> [Input material]:
======

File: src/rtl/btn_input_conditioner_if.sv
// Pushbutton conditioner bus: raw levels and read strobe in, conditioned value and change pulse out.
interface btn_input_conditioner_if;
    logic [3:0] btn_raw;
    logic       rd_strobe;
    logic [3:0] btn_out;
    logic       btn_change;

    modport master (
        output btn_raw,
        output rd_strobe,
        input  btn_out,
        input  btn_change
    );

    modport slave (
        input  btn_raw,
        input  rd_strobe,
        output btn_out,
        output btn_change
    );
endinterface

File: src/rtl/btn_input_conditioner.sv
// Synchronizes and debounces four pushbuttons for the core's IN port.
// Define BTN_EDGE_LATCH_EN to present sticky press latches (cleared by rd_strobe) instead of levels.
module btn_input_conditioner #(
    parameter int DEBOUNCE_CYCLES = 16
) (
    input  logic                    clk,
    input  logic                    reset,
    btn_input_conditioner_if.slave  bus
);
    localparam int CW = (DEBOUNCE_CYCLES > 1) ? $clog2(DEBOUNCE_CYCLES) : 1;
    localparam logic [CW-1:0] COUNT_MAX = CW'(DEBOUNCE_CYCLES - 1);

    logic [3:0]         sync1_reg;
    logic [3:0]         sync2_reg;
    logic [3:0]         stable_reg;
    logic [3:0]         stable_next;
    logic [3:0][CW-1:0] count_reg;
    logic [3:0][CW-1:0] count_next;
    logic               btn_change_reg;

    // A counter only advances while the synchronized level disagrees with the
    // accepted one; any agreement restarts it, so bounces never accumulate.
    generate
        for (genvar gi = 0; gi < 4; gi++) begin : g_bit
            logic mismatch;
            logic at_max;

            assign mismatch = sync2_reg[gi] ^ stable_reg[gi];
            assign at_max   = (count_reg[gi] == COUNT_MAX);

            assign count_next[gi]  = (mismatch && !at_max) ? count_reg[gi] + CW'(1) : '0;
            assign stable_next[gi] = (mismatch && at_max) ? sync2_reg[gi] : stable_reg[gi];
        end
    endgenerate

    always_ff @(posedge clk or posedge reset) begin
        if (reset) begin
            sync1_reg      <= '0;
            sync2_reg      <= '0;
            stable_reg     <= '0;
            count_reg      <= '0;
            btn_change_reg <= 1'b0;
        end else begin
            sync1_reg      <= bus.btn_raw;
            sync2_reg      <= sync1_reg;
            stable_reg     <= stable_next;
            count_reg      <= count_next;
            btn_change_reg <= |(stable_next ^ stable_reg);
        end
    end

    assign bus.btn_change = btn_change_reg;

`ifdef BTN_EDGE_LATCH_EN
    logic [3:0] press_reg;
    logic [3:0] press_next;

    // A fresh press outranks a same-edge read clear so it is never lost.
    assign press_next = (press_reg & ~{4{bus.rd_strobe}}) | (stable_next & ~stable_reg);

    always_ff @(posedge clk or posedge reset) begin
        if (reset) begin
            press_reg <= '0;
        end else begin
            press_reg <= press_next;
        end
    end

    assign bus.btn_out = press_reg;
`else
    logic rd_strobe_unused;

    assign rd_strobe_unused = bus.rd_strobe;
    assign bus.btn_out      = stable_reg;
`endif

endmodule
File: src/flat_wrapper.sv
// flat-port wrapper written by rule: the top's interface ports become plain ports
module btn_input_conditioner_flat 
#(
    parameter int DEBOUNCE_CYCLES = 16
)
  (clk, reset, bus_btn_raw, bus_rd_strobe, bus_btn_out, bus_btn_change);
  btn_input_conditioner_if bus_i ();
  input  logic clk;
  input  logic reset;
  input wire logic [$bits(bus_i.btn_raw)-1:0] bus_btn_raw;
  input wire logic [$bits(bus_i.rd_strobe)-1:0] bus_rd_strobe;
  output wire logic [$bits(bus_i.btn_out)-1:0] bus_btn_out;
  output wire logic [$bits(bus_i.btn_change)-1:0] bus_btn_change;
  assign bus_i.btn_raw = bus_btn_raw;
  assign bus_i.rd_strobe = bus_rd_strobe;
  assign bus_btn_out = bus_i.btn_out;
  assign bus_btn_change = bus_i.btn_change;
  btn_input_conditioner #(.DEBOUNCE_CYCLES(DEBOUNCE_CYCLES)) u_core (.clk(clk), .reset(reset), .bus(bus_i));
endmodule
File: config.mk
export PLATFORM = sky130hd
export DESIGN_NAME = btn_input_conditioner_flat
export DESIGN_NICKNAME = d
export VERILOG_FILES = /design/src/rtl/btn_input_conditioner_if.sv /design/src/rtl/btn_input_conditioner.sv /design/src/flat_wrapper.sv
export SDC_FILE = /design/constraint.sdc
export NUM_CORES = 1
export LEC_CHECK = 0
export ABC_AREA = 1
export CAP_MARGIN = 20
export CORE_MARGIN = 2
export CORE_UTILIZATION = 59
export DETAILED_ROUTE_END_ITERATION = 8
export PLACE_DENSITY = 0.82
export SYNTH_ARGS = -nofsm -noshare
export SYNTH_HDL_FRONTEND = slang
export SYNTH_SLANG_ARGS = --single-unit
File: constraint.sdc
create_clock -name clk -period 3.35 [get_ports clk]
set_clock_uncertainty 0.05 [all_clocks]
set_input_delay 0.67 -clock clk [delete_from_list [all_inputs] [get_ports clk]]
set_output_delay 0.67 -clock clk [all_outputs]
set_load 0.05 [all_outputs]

======

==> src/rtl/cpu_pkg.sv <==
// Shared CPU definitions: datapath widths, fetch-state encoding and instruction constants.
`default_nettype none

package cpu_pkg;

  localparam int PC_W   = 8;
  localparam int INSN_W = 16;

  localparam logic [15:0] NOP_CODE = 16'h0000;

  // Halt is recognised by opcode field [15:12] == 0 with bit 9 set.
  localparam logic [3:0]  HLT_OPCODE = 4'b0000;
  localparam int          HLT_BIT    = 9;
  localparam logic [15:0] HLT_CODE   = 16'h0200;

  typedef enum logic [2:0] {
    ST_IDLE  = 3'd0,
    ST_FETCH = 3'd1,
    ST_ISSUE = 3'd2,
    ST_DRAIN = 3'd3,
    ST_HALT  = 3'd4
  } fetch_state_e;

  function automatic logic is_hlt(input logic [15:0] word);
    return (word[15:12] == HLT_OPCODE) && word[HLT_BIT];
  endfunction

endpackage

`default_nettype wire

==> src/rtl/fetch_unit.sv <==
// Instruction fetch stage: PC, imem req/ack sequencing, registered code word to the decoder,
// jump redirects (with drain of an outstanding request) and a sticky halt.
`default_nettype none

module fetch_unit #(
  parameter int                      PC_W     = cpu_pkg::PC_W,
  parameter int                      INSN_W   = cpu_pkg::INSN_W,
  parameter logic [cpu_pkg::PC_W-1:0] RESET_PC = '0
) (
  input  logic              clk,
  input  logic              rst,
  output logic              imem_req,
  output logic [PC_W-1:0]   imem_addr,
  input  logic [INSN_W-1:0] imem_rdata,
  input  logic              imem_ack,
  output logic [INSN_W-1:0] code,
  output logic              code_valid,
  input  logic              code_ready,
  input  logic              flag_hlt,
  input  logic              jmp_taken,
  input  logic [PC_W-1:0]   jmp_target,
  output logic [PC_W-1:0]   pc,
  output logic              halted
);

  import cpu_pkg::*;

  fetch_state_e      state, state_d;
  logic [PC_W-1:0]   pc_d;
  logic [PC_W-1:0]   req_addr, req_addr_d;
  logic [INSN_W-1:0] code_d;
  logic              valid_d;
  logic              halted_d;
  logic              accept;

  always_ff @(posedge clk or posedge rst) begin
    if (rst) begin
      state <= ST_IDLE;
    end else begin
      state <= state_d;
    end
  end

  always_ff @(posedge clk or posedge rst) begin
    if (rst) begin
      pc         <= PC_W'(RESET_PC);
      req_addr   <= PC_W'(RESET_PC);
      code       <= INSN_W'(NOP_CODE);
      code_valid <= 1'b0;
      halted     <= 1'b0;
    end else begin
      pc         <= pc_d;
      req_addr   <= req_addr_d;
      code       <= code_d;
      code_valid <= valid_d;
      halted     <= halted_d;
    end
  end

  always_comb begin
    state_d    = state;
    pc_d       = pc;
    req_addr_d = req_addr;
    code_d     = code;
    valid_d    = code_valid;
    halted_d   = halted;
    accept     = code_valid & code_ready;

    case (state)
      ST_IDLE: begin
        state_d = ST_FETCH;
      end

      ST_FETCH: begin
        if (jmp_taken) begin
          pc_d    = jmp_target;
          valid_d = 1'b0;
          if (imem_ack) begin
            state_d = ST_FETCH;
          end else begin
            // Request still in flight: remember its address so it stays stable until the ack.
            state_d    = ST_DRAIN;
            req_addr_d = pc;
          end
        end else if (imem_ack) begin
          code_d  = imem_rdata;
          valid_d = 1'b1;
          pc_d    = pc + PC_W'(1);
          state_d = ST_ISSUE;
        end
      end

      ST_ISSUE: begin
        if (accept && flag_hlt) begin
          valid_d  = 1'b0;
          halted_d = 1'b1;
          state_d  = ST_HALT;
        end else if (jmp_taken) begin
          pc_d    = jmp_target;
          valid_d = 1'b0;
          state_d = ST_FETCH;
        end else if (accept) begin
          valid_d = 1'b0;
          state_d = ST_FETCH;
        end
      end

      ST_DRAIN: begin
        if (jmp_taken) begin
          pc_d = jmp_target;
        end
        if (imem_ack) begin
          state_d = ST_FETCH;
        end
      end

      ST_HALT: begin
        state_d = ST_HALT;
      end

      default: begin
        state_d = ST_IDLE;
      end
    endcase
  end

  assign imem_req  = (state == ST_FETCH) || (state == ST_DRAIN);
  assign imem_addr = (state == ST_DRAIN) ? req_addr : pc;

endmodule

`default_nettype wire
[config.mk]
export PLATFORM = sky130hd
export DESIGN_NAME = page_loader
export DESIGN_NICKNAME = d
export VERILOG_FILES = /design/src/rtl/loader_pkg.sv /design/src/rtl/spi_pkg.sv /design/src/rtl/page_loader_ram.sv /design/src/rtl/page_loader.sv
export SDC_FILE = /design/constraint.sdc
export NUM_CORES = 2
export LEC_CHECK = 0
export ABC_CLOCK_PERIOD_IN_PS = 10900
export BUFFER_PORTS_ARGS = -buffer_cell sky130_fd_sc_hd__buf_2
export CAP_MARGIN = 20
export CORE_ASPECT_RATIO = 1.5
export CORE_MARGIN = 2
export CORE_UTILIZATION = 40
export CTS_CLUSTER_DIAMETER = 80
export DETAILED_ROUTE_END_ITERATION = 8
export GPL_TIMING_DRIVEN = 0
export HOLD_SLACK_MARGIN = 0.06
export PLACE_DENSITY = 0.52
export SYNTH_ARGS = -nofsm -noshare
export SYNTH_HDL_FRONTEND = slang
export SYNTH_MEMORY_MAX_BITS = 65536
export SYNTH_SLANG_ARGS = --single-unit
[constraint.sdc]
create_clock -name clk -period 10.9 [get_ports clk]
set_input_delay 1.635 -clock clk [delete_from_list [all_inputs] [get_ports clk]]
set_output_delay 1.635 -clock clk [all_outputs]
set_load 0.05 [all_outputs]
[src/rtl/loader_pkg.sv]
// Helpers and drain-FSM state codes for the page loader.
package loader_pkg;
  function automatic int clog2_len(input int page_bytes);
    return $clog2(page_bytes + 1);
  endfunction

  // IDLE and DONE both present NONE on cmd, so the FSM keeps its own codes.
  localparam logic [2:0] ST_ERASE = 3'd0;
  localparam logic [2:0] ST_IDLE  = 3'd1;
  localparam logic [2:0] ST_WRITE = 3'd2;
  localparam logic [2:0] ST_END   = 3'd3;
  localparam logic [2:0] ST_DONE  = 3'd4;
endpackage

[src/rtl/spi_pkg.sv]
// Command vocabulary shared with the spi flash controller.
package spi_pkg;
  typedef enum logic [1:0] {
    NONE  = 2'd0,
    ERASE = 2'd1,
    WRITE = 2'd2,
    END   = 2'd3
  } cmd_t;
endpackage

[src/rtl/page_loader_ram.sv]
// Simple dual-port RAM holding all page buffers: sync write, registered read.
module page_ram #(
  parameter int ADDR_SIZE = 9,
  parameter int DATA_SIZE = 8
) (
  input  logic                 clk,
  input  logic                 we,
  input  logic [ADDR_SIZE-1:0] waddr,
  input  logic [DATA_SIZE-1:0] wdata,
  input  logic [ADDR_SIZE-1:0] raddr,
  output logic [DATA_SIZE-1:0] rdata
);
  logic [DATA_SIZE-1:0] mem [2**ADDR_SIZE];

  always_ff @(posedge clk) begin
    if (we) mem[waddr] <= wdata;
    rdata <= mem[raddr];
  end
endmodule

======

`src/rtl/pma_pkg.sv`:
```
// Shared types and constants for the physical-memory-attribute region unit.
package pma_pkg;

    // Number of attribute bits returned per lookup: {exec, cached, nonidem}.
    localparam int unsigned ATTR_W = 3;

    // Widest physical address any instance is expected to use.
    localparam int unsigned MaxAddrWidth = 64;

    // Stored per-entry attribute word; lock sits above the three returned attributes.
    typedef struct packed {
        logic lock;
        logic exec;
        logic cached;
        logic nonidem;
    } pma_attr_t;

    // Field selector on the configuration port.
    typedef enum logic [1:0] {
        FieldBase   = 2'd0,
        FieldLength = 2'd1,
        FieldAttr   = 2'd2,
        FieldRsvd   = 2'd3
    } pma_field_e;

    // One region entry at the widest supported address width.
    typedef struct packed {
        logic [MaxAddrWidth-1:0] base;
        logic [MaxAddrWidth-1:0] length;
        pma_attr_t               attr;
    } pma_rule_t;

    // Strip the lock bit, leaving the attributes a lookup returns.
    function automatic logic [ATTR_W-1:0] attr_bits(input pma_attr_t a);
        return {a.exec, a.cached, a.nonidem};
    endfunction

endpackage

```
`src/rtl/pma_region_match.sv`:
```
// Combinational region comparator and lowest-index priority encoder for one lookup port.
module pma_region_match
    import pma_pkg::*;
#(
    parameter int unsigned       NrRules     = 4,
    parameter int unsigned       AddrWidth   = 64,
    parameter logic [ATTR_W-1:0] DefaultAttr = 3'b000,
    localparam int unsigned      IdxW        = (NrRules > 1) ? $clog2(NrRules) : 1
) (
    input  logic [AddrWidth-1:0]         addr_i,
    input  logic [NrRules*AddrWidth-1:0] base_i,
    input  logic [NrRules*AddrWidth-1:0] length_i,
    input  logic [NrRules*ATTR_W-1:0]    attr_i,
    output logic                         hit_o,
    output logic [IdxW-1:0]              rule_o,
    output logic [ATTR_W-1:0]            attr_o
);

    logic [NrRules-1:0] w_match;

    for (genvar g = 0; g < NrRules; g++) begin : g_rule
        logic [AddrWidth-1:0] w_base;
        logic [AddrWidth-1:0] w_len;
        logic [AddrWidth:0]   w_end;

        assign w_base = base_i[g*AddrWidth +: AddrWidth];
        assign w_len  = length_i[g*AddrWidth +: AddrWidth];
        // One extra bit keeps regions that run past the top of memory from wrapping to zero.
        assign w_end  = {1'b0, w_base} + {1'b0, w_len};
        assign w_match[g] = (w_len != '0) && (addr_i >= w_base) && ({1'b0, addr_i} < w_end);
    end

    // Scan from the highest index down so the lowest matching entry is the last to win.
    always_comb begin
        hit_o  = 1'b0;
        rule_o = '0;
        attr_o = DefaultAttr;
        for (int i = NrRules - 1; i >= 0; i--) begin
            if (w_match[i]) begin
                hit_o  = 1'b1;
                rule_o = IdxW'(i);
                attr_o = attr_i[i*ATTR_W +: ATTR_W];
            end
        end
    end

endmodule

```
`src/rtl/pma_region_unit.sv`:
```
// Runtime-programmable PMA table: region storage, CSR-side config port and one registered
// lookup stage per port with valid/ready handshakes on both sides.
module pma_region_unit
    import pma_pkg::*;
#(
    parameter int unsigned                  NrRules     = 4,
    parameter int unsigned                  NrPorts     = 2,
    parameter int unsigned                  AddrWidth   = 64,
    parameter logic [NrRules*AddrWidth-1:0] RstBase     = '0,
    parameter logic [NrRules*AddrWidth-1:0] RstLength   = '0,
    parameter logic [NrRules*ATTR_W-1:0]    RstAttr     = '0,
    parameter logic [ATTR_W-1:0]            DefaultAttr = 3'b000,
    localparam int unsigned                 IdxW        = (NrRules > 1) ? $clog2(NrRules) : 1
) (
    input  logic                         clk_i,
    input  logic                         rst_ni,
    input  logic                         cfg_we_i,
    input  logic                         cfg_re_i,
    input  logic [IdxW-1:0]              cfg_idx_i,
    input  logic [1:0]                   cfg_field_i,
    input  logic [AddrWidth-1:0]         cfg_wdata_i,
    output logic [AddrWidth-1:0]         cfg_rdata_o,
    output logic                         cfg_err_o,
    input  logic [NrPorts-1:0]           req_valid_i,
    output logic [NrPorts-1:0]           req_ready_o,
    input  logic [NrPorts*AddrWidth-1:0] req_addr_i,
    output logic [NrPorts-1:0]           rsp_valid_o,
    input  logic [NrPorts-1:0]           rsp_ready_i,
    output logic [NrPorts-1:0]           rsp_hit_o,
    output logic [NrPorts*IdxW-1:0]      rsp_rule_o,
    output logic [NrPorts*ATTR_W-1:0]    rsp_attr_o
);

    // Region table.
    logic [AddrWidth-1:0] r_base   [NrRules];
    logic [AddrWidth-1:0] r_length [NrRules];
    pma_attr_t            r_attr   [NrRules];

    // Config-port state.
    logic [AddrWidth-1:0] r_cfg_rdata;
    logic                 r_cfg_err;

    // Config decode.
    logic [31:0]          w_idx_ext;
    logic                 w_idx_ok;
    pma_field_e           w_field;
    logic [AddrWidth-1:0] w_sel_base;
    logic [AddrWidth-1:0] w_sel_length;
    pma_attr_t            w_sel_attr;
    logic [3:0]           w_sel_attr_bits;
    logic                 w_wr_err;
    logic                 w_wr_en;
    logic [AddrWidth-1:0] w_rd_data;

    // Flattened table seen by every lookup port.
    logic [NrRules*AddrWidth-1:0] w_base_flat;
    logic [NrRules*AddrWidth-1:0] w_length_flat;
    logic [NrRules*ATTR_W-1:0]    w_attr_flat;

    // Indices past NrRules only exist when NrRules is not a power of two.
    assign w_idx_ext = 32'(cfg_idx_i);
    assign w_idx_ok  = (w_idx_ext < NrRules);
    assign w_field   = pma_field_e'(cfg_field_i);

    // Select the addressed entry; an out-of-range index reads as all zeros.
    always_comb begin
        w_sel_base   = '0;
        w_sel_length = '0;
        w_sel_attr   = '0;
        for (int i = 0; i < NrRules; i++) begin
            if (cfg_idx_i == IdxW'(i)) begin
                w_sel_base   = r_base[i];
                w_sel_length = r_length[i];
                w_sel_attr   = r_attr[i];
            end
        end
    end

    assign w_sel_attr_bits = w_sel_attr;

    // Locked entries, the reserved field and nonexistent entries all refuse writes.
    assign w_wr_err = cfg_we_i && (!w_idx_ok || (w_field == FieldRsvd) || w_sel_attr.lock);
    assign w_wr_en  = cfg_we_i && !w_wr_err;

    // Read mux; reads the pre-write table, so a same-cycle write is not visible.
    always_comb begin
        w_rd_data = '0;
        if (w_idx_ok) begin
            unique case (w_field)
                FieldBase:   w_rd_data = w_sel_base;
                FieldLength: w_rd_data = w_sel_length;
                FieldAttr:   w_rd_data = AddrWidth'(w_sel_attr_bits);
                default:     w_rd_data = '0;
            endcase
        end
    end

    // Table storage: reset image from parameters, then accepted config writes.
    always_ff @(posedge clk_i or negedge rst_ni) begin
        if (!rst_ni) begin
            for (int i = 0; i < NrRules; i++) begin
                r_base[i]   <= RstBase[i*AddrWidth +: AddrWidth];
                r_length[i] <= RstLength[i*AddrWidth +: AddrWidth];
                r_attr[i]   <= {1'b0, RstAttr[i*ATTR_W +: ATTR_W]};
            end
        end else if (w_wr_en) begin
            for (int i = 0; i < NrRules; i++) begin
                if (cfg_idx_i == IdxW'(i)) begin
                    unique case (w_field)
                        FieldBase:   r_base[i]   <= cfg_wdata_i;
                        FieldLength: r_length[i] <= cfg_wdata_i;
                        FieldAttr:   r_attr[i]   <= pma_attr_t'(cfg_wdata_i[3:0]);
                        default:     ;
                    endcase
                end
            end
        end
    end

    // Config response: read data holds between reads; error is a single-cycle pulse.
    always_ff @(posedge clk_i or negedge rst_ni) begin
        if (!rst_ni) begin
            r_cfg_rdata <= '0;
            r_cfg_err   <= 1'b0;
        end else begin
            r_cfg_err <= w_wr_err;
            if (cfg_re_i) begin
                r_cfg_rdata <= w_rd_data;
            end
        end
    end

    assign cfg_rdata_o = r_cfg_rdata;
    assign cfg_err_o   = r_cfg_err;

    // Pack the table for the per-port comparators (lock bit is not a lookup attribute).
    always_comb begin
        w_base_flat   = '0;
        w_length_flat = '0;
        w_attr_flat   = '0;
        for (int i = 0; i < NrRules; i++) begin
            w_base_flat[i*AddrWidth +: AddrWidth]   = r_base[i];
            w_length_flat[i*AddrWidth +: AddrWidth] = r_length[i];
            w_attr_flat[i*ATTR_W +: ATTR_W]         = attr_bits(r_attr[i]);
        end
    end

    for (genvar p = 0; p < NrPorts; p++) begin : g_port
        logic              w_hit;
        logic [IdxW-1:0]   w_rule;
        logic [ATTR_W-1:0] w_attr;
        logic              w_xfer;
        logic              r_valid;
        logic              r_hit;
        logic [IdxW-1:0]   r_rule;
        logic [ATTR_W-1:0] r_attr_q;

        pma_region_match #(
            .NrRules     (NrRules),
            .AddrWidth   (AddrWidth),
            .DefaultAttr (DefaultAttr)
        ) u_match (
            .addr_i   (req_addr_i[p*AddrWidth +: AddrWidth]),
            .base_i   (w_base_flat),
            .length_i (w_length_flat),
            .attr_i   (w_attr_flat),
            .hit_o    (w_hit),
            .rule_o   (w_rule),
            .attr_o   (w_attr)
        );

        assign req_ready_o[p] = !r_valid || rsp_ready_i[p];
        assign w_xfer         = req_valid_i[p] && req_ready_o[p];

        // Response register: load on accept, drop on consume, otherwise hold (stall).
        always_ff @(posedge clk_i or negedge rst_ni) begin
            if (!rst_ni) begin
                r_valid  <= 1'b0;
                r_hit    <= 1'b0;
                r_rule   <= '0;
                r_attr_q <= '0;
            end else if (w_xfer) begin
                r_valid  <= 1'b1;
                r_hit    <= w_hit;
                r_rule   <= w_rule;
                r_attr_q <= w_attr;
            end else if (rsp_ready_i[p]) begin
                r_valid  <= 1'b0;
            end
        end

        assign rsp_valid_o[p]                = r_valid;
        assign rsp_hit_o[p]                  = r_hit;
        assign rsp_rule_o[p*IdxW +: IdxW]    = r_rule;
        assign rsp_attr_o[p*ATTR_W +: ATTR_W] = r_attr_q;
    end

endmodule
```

======

> [Exercise aim]: Given the records above, return exactly the lines starting at the line containing "File: src/rtl/btn_input_conditioner_if.sv" and ending at the line containing "assign mismatch = sync2_reg[gi]", including both.

> [Answer space]:
File: src/rtl/btn_input_conditioner_if.sv
// Pushbutton conditioner bus: raw levels and read strobe in, conditioned value and change pulse out.
interface btn_input_conditioner_if;
    logic [3:0] btn_raw;
    logic       rd_strobe;
    logic [3:0] btn_out;
    logic       btn_change;

    modport master (
        output btn_raw,
        output rd_strobe,
        input  btn_out,
        input  btn_change
    );

    modport slave (
        input  btn_raw,
        input  rd_strobe,
        output btn_out,
        output btn_change
    );
endinterface

File: src/rtl/btn_input_conditioner.sv
// Synchronizes and debounces four pushbuttons for the core's IN port.
// Define BTN_EDGE_LATCH_EN to present sticky press latches (cleared by rd_strobe) instead of levels.
module btn_input_conditioner #(
    parameter int DEBOUNCE_CYCLES = 16
) (
    input  logic                    clk,
    input  logic                    reset,
    btn_input_conditioner_if.slave  bus
);
    localparam int CW = (DEBOUNCE_CYCLES > 1) ? $clog2(DEBOUNCE_CYCLES) : 1;
    localparam logic [CW-1:0] COUNT_MAX = CW'(DEBOUNCE_CYCLES - 1);

    logic [3:0]         sync1_reg;
    logic [3:0]         sync2_reg;
    logic [3:0]         stable_reg;
    logic [3:0]         stable_next;
    logic [3:0][CW-1:0] count_reg;
    logic [3:0][CW-1:0] count_next;
    logic               btn_change_reg;

    // A counter only advances while the synchronized level disagrees with the
    // accepted one; any agreement restarts it, so bounces never accumulate.
    generate
        for (genvar gi = 0; gi < 4; gi++) begin : g_bit
            logic mismatch;
            logic at_max;

            assign mismatch = sync2_reg[gi] ^ stable_reg[gi];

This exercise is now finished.